周遭孩子的哭声、密集的点滴针管和晃动的身影,让李爱云4岁半的外孙女感受到了紧张的气氛,她也哼哼唧唧地瘪嘴哭起来。“来晚了。”李爱云念叨着,转头试图寻找一个座位让孩子坐下,但满大厅的大人和孩子,有的人甚至直接坐在了墙根下,她只得抱着孩子轻轻地晃动安抚,嘴上催促着女儿到输液台前去看看。

没有鼻涕、没有咳嗽,上来就先发烧,这是诸多就诊孩子的症状。在输液台里,护士长张丽君和她的同事们熟练地进行着静脉注射的操作,冬季本就是儿童发病高峰期,连续的雾霾天更是让她们的门诊量从此前的日均三四百飙升到了800多。就诊儿童的年龄集中在6个月以上到2岁左右,百分之七八十都是上呼吸道感染所致。

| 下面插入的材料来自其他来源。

<file path="src/rtl/lsu_pkg.sv">
// lsu_pkg: shared definitions for the load/store unit.
//   - RISC-V funct3 width codes for loads and stores
//   - FSM state enumeration
//   - access_bad(): decides whether a request must be rejected without
//     touching memory (bad width code, misalignment or out-of-range address)
package lsu_pkg;

  localparam logic [2:0] F3_B  = 3'b000;
  localparam logic [2:0] F3_H  = 3'b001;
  localparam logic [2:0] F3_W  = 3'b010;
  localparam logic [2:0] F3_BU = 3'b100;
  localparam logic [2:0] F3_HU = 3'b101;

  typedef enum logic [1:0] {
    S_IDLE  = 2'd0,
    S_READ  = 2'd1,
    S_WRITE = 2'd2,
    S_RESP  = 2'd3
  } state_e;

  // Rejection rule for a new request. funct3[1:0] encodes the access size
  // for every legal code (00 byte, 01 half, 10 word), so alignment can be
  // judged on those two bits alone once the code itself is known legal.
  function automatic logic access_bad(
    input logic       we,
    input logic [2:0] f3,
    input logic [1:0] lo,
    input logic       oor
  );
    logic f3_bad;
    logic mis;
    if (we) begin
      f3_bad = f3[2] | (f3[1:0] == 2'b11);
    end else begin
      case (f3)
        F3_B, F3_H, F3_W, F3_BU, F3_HU: f3_bad = 1'b0;
        default:                        f3_bad = 1'b1;
      endcase
    end
    case (f3[1:0])
      2'b01:   mis = lo[0];
      2'b10:   mis = (lo != 2'b00);
      default: mis = 1'b0;
    endcase
    return f3_bad | mis | oor;
  endfunction

endpackage

</file>
<file path="src/rtl/lsu_align.sv">
// lsu_align: purely combinational lane logic for the load/store unit.
// Ports:
//   word       in  32  memory word being read
//   lane       in   2  byte offset of the access within the word
//   funct3     in   3  RISC-V width code
//   wdata      in  16  low half of the store data (sb uses [7:0])
//   load_data  out 32  extracted and sign/zero-extended load result
//   store_word out 32  word with the addressed byte/halfword lane replaced
module lsu_align
  import lsu_pkg::*;
(
  input  logic [31:0] word,
  input  logic [1:0]  lane,
  input  logic [2:0]  funct3,
  input  logic [15:0] wdata,
  output logic [31:0] load_data,
  output logic [31:0] store_word
);

  logic [31:0] shifted;

  // Load path: bring the addressed lane down to bit 0, then extend.
  always_comb begin
    shifted   = word >> {lane, 3'b000};
    load_data = shifted;
    case (funct3)
      F3_B:    load_data = {{24{shifted[7]}}, shifted[7:0]};
      F3_BU:   load_data = {24'h000000, shifted[7:0]};
      F3_H:    load_data = {{16{shifted[15]}}, shifted[15:0]};
      F3_HU:   load_data = {16'h0000, shifted[15:0]};
      default: load_data = shifted;
    endcase
  end

  // Store path: replace only the addressed lane, keep the rest of the word.
  always_comb begin
    store_word = word;
    case (funct3[1:0])
      2'b00: begin
        case (lane)
          2'd0:    store_word[7:0]   = wdata[7:0];
          2'd1:    store_word[15:8]  = wdata[7:0];
          2'd2:    store_word[23:16] = wdata[7:0];
          2'd3:    store_word[31:24] = wdata[7:0];
          default: store_word        = word;
        endcase
      end
      2'b01: begin
        if (lane[1]) begin
          store_word[31:16] = wdata;
        end else begin
          store_word[15:0] = wdata;
        end
      end
      default: store_word = word;
    endcase
  end

endmodule

</file>
<file path="src/rtl/load_store_unit.sv">
// load_store_unit: executes one RISC-V byte/half/word load or store at a time
// against a word-addressed single-port memory (combinational read, write on
// clock edge). Sub-word stores use read-modify-write.
// Ports:
//   clk, rst_n            clock, asynchronous active-low reset
//   req, we, funct3,      request handshake and descriptor (sampled in IDLE)
//   addr, wdata
//   busy                  high while not IDLE
//   done, err             one-cycle completion pulse, rejection flag
//   rdata                 extended load result, updated with done
//   mem_write, mem_addr,  memory write strobe, word address, write data
//   mem_wdata
//   mem_rdata             combinational memory read data for mem_addr
module load_store_unit
  import lsu_pkg::*;
#(
  parameter int ADDR_WIDTH = 10
) (
  input  logic        clk,
  input  logic        rst_n,
  input  logic        req,
  input  logic        we,
  input  logic [2:0]  funct3,
  input  logic [31:0] addr,
  input  logic [31:0] wdata,
  output logic        busy,
  output logic        done,
  output logic        err,
  output logic [31:0] rdata,
  output logic        mem_write,
  output logic [31:0] mem_addr,
  output logic [31:0] mem_wdata,
  input  logic [31:0] mem_rdata
);

  state_e      state;
  state_e      next_state;

  // Latched request. Only the bits the later states consume are kept: the
  // word address lives in mem_addr, and full-word store data goes straight
  // into mem_wdata on acceptance.
  logic        we_q;
  logic [2:0]  funct3_q;
  logic [1:0]  lane_q;
  logic [15:0] wdata_q;

  logic        oor_s;
  logic        bad_s;
  logic [31:0] load_data_s;
  logic [31:0] merge_s;

  assign oor_s = |addr[31:ADDR_WIDTH];
  assign bad_s = access_bad(we, funct3, addr[1:0], oor_s);

  // The memory word is consumed on the same edge it is captured (leaving
  // READ), so the lane logic works directly on mem_rdata.
  lsu_align u_align (
    .word       (mem_rdata),
    .lane       (lane_q),
    .funct3     (funct3_q),
    .wdata      (wdata_q),
    .load_data  (load_data_s),
    .store_word (merge_s)
  );

  // State register.
  always_ff @(posedge clk or negedge rst_n) begin
    if (!rst_n) begin
      state <= S_IDLE;
    end else begin
      state <= next_state;
    end
  end

  // Next-state decode.
  always_comb begin
    next_state = state;
    case (state)
      S_IDLE: begin
        if (req) begin
          if (bad_s) begin
            next_state = S_RESP;
          end else if (!we) begin
            next_state = S_READ;
          end else if (funct3 == F3_W) begin
            next_state = S_WRITE;
          end else begin
            next_state = S_READ;
          end
        end else begin
          next_state = S_IDLE;
        end
      end
      S_READ:  next_state = we_q ? S_WRITE : S_RESP;
      S_WRITE: next_state = S_RESP;
      S_RESP:  next_state = S_IDLE;
      default: next_state = S_IDLE;
    endcase
  end

  // Status outputs, registered from the next state so they align with it.
  // Only a rejected request goes straight from IDLE to RESP.
  always_ff @(posedge clk or negedge rst_n) begin
    if (!rst_n) begin
      busy      <= 1'b0;
      done      <= 1'b0;
      err       <= 1'b0;
      mem_write <= 1'b0;
    end else begin
      busy      <= (next_state != S_IDLE);
      done      <= (next_state == S_RESP);
      err       <= (state == S_IDLE) && (next_state == S_RESP);
      mem_write <= (next_state == S_WRITE);
    end
  end

  // Request capture and data outputs.
  always_ff @(posedge clk or negedge rst_n) begin
    if (!rst_n) begin
      we_q      <= 1'b0;
      funct3_q  <= 3'b000;
      lane_q    <= 2'b00;
      wdata_q   <= 16'h0000;
      mem_addr  <= 32'h0000_0000;
      mem_wdata <= 32'h0000_0000;
      rdata     <= 32'h0000_0000;
    end else begin
      if ((state == S_IDLE) && req) begin
        we_q     <= we;
        funct3_q <= funct3;
        lane_q   <= addr[1:0];
        wdata_q  <= wdata[15:0];
        mem_addr <= {addr[31:2], 2'b00};
      end
      // sw enters WRITE straight from IDLE with the raw store word;
      // sb/sh come from READ with the merged word.
      if (next_state == S_WRITE) begin
        mem_wdata <= (state == S_IDLE) ? wdata : merge_s;
      end
      if (next_state == S_RESP) begin
        rdata <= ((state == S_READ) && !we_q) ? load_data_s : 32'h0000_0000;
      end
    end
  end

endmodule

</file>
<file path="config.mk">
export PLATFORM = sky130hd
export DESIGN_NAME = load_store_unit
export DESIGN_NICKNAME = d
export VERILOG_FILES = /design/src/rtl/lsu_pkg.sv /design/src/rtl/lsu_align.sv /design/src/rtl/load_store_unit.sv
export SDC_FILE = /design/constraint.sdc
export NUM_CORES = 1
export LEC_CHECK = 0
export CAP_MARGIN = 15
export CELL_PAD_IN_SITES_DETAIL_PLACEMENT = 0
export CELL_PAD_IN_SITES_GLOBAL_PLACEMENT = 1
export CORE_MARGIN = 10
export CORE_UTILIZATION = 36
export DETAILED_ROUTE_END_ITERATION = 7
export PLACE_DENSITY = 0.92
export SYNTH_ARGS = -nofsm -noshare
export SYNTH_HDL_FRONTEND = slang
export SYNTH_SLANG_ARGS = --single-unit
</file>
<file path="constraint.sdc">
create_clock -name clk -period 2.2 [get_ports clk]
set_input_delay 0.44 -clock clk [delete_from_list [all_inputs] [get_ports clk]]
set_output_delay 0.44 -clock clk [all_outputs]
set_load 0.02 [all_outputs]
</file>
# After elaboration in Yosys (flattened, before gate mapping)
# Cells that the tools add are included.
# totals
reg_bits,122
in_bits,103
out_inout_bits,100
elab_cells,67
# classes
eq_ne,19
shifts,1
n_mux,19
bitwise,3
reduce_logical,13
# ops
operator,count
32-bit one-hot mux with 4 select lines,1
32-bit 2-to-1 mux,2
32-bit one-hot mux with 2 select lines,1
16-bit 2-to-1 mux,2
8-bit 2-to-1 mux,4
32-bit by 5-bit >> shifter with 32-bit output,1
22-bit OR reduction,1
"2-bit equality test, second input constant",8
"3-bit equality test, second input constant",4
"2-bit by 1-bit equality test with 1-bit output, second input constant",4
2-bit 2-to-1 mux,4
2-bit one-hot mux with 4 select lines,1
"3-bit by 1-bit equality test with 1-bit output, second input constant",2
2-bit zero test,3
3-bit zero test,2
5-bit OR reduction,1
2-bit nonzero test,2
"3-bit by 2-bit equality test with 1-bit output, second input constant",1
1-bit logical AND,3
1-bit 2-to-1 mux,3
1-bit bitwise OR,3
1-bit one-hot mux with 2 select lines,1
1-bit zero test,1

# Logic depth before layout (Yosys ltp)
# logic_depth
word_depth,11
depth_mapped,10
mapped_depth_nobuf,9

# By module
# From an unflattened synthesis, not the netlist that was laid out.
# hier_totals
hier_cells,600
area_unflattened_um2,6850.3
# modules_own_cells
module,n_inst,cells_per_inst,area_each_um2,seq_area_each_um2
load_store_unit,1,407,5532.8,3052.9
lsu_align,1,193,1317.5,0.0

# Worst setup path before layout
# No wires, ideal clock.
# synth_timing
path_type,in2reg
start,in funct3[0]
end,reg mem_wdata[16]
setup_time_ns,0.127
arrival_time_ns,2.082
required_time_ns,2.073
path_slack_ns,-0.009
path_stages,9
n_path_buf,1
path_cell_list,inv_1 > ha_1 > or2_2 > a31oi_1 > nor4_4 > a21oi_2 > nor2_8 > buf_8 > mux2_1
# synth_via
elab_chain_cells,10
elab_cells_between_ends,21
classes_between,eq/ne: 8; mux: 8; bitwise: 3; reduce/logical: 2
# synth_lines
item,line_no,rtl
"start, declared",load_store_unit.sv:23,"input logic [2:0] funct3,"
3-bit by 2-bit equality test with 1-bit output (tied with other cells),"lsu_pkg.sv:35, load_store_unit.sv:85",
5-bit OR reduction,lsu_pkg.sv:35,case (f3)
1-bit 2-to-1 mux,lsu_pkg.sv:35,
1-bit 2-to-1 mux,lsu_pkg.sv:32,if (we) begin
1-bit bitwise OR (2 in series),lsu_pkg.sv:45,return f3_bad | mis | oor;
2-bit 2-to-1 mux *,load_store_unit.sv:81,if (bad_s) begin
2-bit 2-to-1 mux *,load_store_unit.sv:80,if (req) begin
2-bit one-hot mux with 4 select lines *,load_store_unit.sv:78,case (state)
2-bit equality test *,load_store_unit.sv:137,if (next_state == S_WRITE) begin
"end signal, assigned",load_store_unit.sv:138,mem_wdata <= (state == S_IDLE) ? wdata : merge_s;
"end, declared",load_store_unit.sv:32,"output logic [31:0] mem_wdata,"
# Every way passes the cells marked *; elsewhere a longest branch is shown, timed or not.
# A chain may end at the register's enable or synchronous reset.

# Worst setup path in the final report
# layout_timing
start,in mem_rdata[23]
end,reg rdata[17]
# layout_via
elab_chain_cells,3
# layout_lines
item,line_no,rtl
"start, declared",load_store_unit.sv:33,input logic [31:0] mem_rdata
32-bit by 5-bit >> shifter with 32-bit output,lsu_align.sv:24,"shifted = word >> {lane, 3'b000};"
32-bit one-hot mux with 4 select lines,lsu_align.sv:26,case (funct3)
32-bit 2-to-1 mux,load_store_unit.sv:141,rdata <= ((state == S_READ) && !we_q) ? load_data_s : 32'h0000_0000;
"end signal, assigned",load_store_unit.sv:141,
"end, declared",load_store_unit.sv:29,"output logic [31:0] rdata,"
# Every way passes these cells.

==> results by group <==
CTS
  • Clock tree root driver cell: clkbuf_16
  • H-tree levels: 4
  • Longest Clk Path Bufs: 2
  • Clock-pin slew on the worst setup and hold paths: 0.05 ns
  • Number of buffers created by CTS: 17
  • CTS tree: built
  • Clock sinks: ~120
  • Clk_lat worst skew: around 0.42 ns

Die
  • Die area: between 20000 and 25000 sq um
  • Core area: ~17000 sq um
  • Initial Util: between 30% and 40%
  • Die width: between 150 and 200 microns
  • Rows: 48
  • Die Ht: between 150 and 200 microns
  • IO Pins: just over 200

Cells and area
  • Share of layout cells above drive strength 1: 22.7%
  • Final net count: approximately 940
  • Non-Filler Instances: between 1000 and 1500
  • Area delta synth->final: 52.4%
  • Design area: roughly 9700 sq um

Critical path
  • Crit path arrival time: 2.50 ns
  • CP required: 2.55 ns
  • Crit end category: register
  • Critical Path Source Type: primary input
  • Worst Path Max Fanout: 8
  • Critical path class: in -> reg

Placement
  • DP HPWL: 16900 microns
  • GP Congestion: around 0.9
  • Pre-CTS setup slack: -0.701 ns
  • Placed cell areas: slightly below 9000 sq um
  • Placed Cells: 1027
  • PortBufs: 200

GRT
  • Congestion Overflow GR: 0
  • Pin count of the biggest net entering global routing: 65
  • Antenna violations before repair: 1
  • First-pass GRT wire length: roughly 34000 microns
  • Gr usage total: roughly 18%
  • Vias in the first global route: a little under 6000

Job
  • Max cap viols: 0

Detailed routing
  • Residual DRC: 0
  • Via count: about 5600
  • Total wire length: between 20000 and 25000 microns
  • Drt wl/cell: around 21 microns
  • Starting DRT DRC Count: ~310
  • Vias per cell: around 5.3
  • Routed Antenna Nets: 0
  • Initial DRT Pass Iterations: 4

STA
  • PnR worst setup slack: 0.0458 ns
  • Normalized max-slew margin: between 60% and 70%
  • Setup TNS Final: 0 ns
  • Setup Viol. Count Final: 0
  • Period Utilization, post-route: roughly 100%
  • Final count of hold timing violations: 0
  • Clock skew: 0.00806 ns
  • Max Freq: 0.464 GHz
  • Hold_ws: roughly 0.32 ns
  • Final min period: 2.15 ns
  • Max-slew violations: 0
  • Worst-margin pin slew: 0.525 ns

Power
  • Pleak: approximately 4.3 nW
  • Max IR drop VDD: between 0.0009 and 0.001 V
  • Cell Pwr Density: between 1500 and 2000 nW/um^2

Status
  • Status: completed

Logic synthesis
  • Syn_area_per_cell: around 11 sq um
  • Ys async rst share: 100%
  • Netlist cell types: 54
  • Syn Inst Count: just under 600
  • Post-synth EDFFs: 0
  • Main synth FF type: dfrtp_1
  • Yosys Warn Count: 0
  • Count of state elements after synthesis: 122
  • Post-Syn Area: roughly 6400 sq um
  • Sequential area share after synthesis: between 40% and 50%

Min path
  • Tightest Hold Check Type: in -> reg
## final timing paths
path                            endpoint           from  depth (start not counted)  slack [ns]
max                            rdata[17]  mem_rdata[23]                          7        0.05
min                         mem_addr[13]       addr[13]                          2        0.32
min in group asynchronous   mem_addr[26]          rst_n                          2        0.52
min reg2reg                    rdata[10]      rdata[10]                          1        0.48
max in group asynchronous      rdata[30]          rst_n                          3        1.05
max reg2reg                mem_wdata[29]       state[1]                          9        0.12
## per-stage QoR
stage          util [%]  total power [mW]
6_report           56.0              15.9
5_1_grt            56.0              16.9
4_1_cts            55.9              16.1
3_5_place_dp       51.7              12.9
3_3_place_gp       51.7              12.7
2_1_floorplan         -              9.29
## metal layers
layer  vias up  global-route usage [%]  part of all wire, %
met3        34                    7.35                   10
met2       246                    29.8                   47
met1      2706                    21.9                   41
li1       2594                       -                    -
met4         0                    6.04                  2.1
met5         -                       0                    0
## area by class of cell
type / instances / area (sq um)
tap: 225 / 282
clock buffer: 24 / 512
inverter: 24 / 90.1
multi-input combinational: 397 / 3130
clock inverter: 3 / 15.0
sequential: 122 / 3050
timing repair buffer: 264 / 2600
fill: 1490 / 7610
antenna: 1 / 2.50
## where the power goes
| part | total [mW] | internal (mW) | switching, mW | leakage (nW) |
|---|---|---|---|---|
| Sequential | 4.19 | 3.39 | 0.805 | 1.50 |
| Combinational | 9.25 | 4.67 | 4.58 | 2.57 |
| Clock | 2.50 | 1.58 | 0.927 | 0.266 |
| Total | 15.9 | 9.63 | 6.31 | 4.33 |
## state kept, by name (all words and copies together), names as in the netlist
signal     count
mem_write      1
err            1
wdata_q       16
we_q           1
mem_wdata     32
done           1
mem_addr      30
busy           1
rdata         32
funct3_q       3
state          2
lane_q         2
## synth_stat cells, types with 11 or more instances
cell type  number  area [sq um]
a211oi_1       27           203
a21o_1         15           113
a21oi_1        30           150
a22o_1         12           105
clkbuf_1       23          86.3
dfrtp_1       122          3050
inv_1          23          86.3
mux2_1         16           180
mux2_2         45           507
mux2_4         13           195
mux2i_1        34           340
nand2_1        63           236
nor2_1         11          41.3
nor2b_1        11          68.8
o21ai_0        41           205
## logic make-up after synthesis
family / count (synthesis) / share of synthesized area (%)
DFF: 122 / 48.0
buffers and inverters: 65 / 4.90
AOI/OAI and AO/OA: 172 / 18.1
adders and majority gates: 6 / 1.18
other: 1 / 0.0590
muxes: 108 / 19.2
and+or+nand+nor: 109 / 8.52
## critical path, stage by stage
cell and delay, ns:
clkdlybuf4s50_1 0.56, mux2i_1 0.12, mux2_4 0.28, or2_4 0.25, a2111o_1 0.53, o211ai_1 0.17, o21a_1 0.16
## cells in the final DEF, fill, tap and decap left out, drive strengths merged, types with 2 or more instances in the layout
| cell | n |
|---|---|
| a2111oi | 8 |
| a211oi | 27 |
| a21o | 15 |
| a21oi | 32 |
| a221oi | 2 |
| a22o | 12 |
| buf | 64 |
| clkbuf | 26 |
| clkdlybuf4s15 | 2 |
| clkdlybuf4s50 | 180 |
| clkinv | 3 |
| conb | 2 |
| dfrtp | 122 |
| dlygate4sd2 | 7 |
| dlymetal6s2s | 8 |
| ha | 6 |
| inv | 24 |
| mux2 | 74 |
| mux2i | 34 |
| nand2 | 63 |
| nand2b | 2 |
| nand4b | 2 |
| nor2 | 13 |
| nor2b | 11 |
| nor3 | 2 |
| nor4 | 6 |
| o211ai | 8 |
| o21a | 9 |
| o21ai | 50 |
| or2 | 5 |
## timing repair
action                                 CTS  global route
pin swaps                                9             8
endpoints found under the hold margin   17             0
resized for setup                       35            26
gates cloned                             2             0
hold buffers                             1             0
setup endpoints to repair               65            64
setup buffers                            3             0
(Power assumes the default switching activity.)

截至1月5日,彭丽洁总算是从全家“串窝子”的发烧、咳嗽中抽出了身。时下,她大女儿的幼儿园已是半停课状态,此前教育部门针对重污染天气的停课应对他们也都是执行到位,但是即便如此,去年12月里全班31个小朋友只有15个拿到了“全勤小明星”的奖励,11月更是只有12个。这一情况让班主任急得在家长群里反复强调防霾防感冒的注意事项,“为了咱们的出勤,请加油努力!”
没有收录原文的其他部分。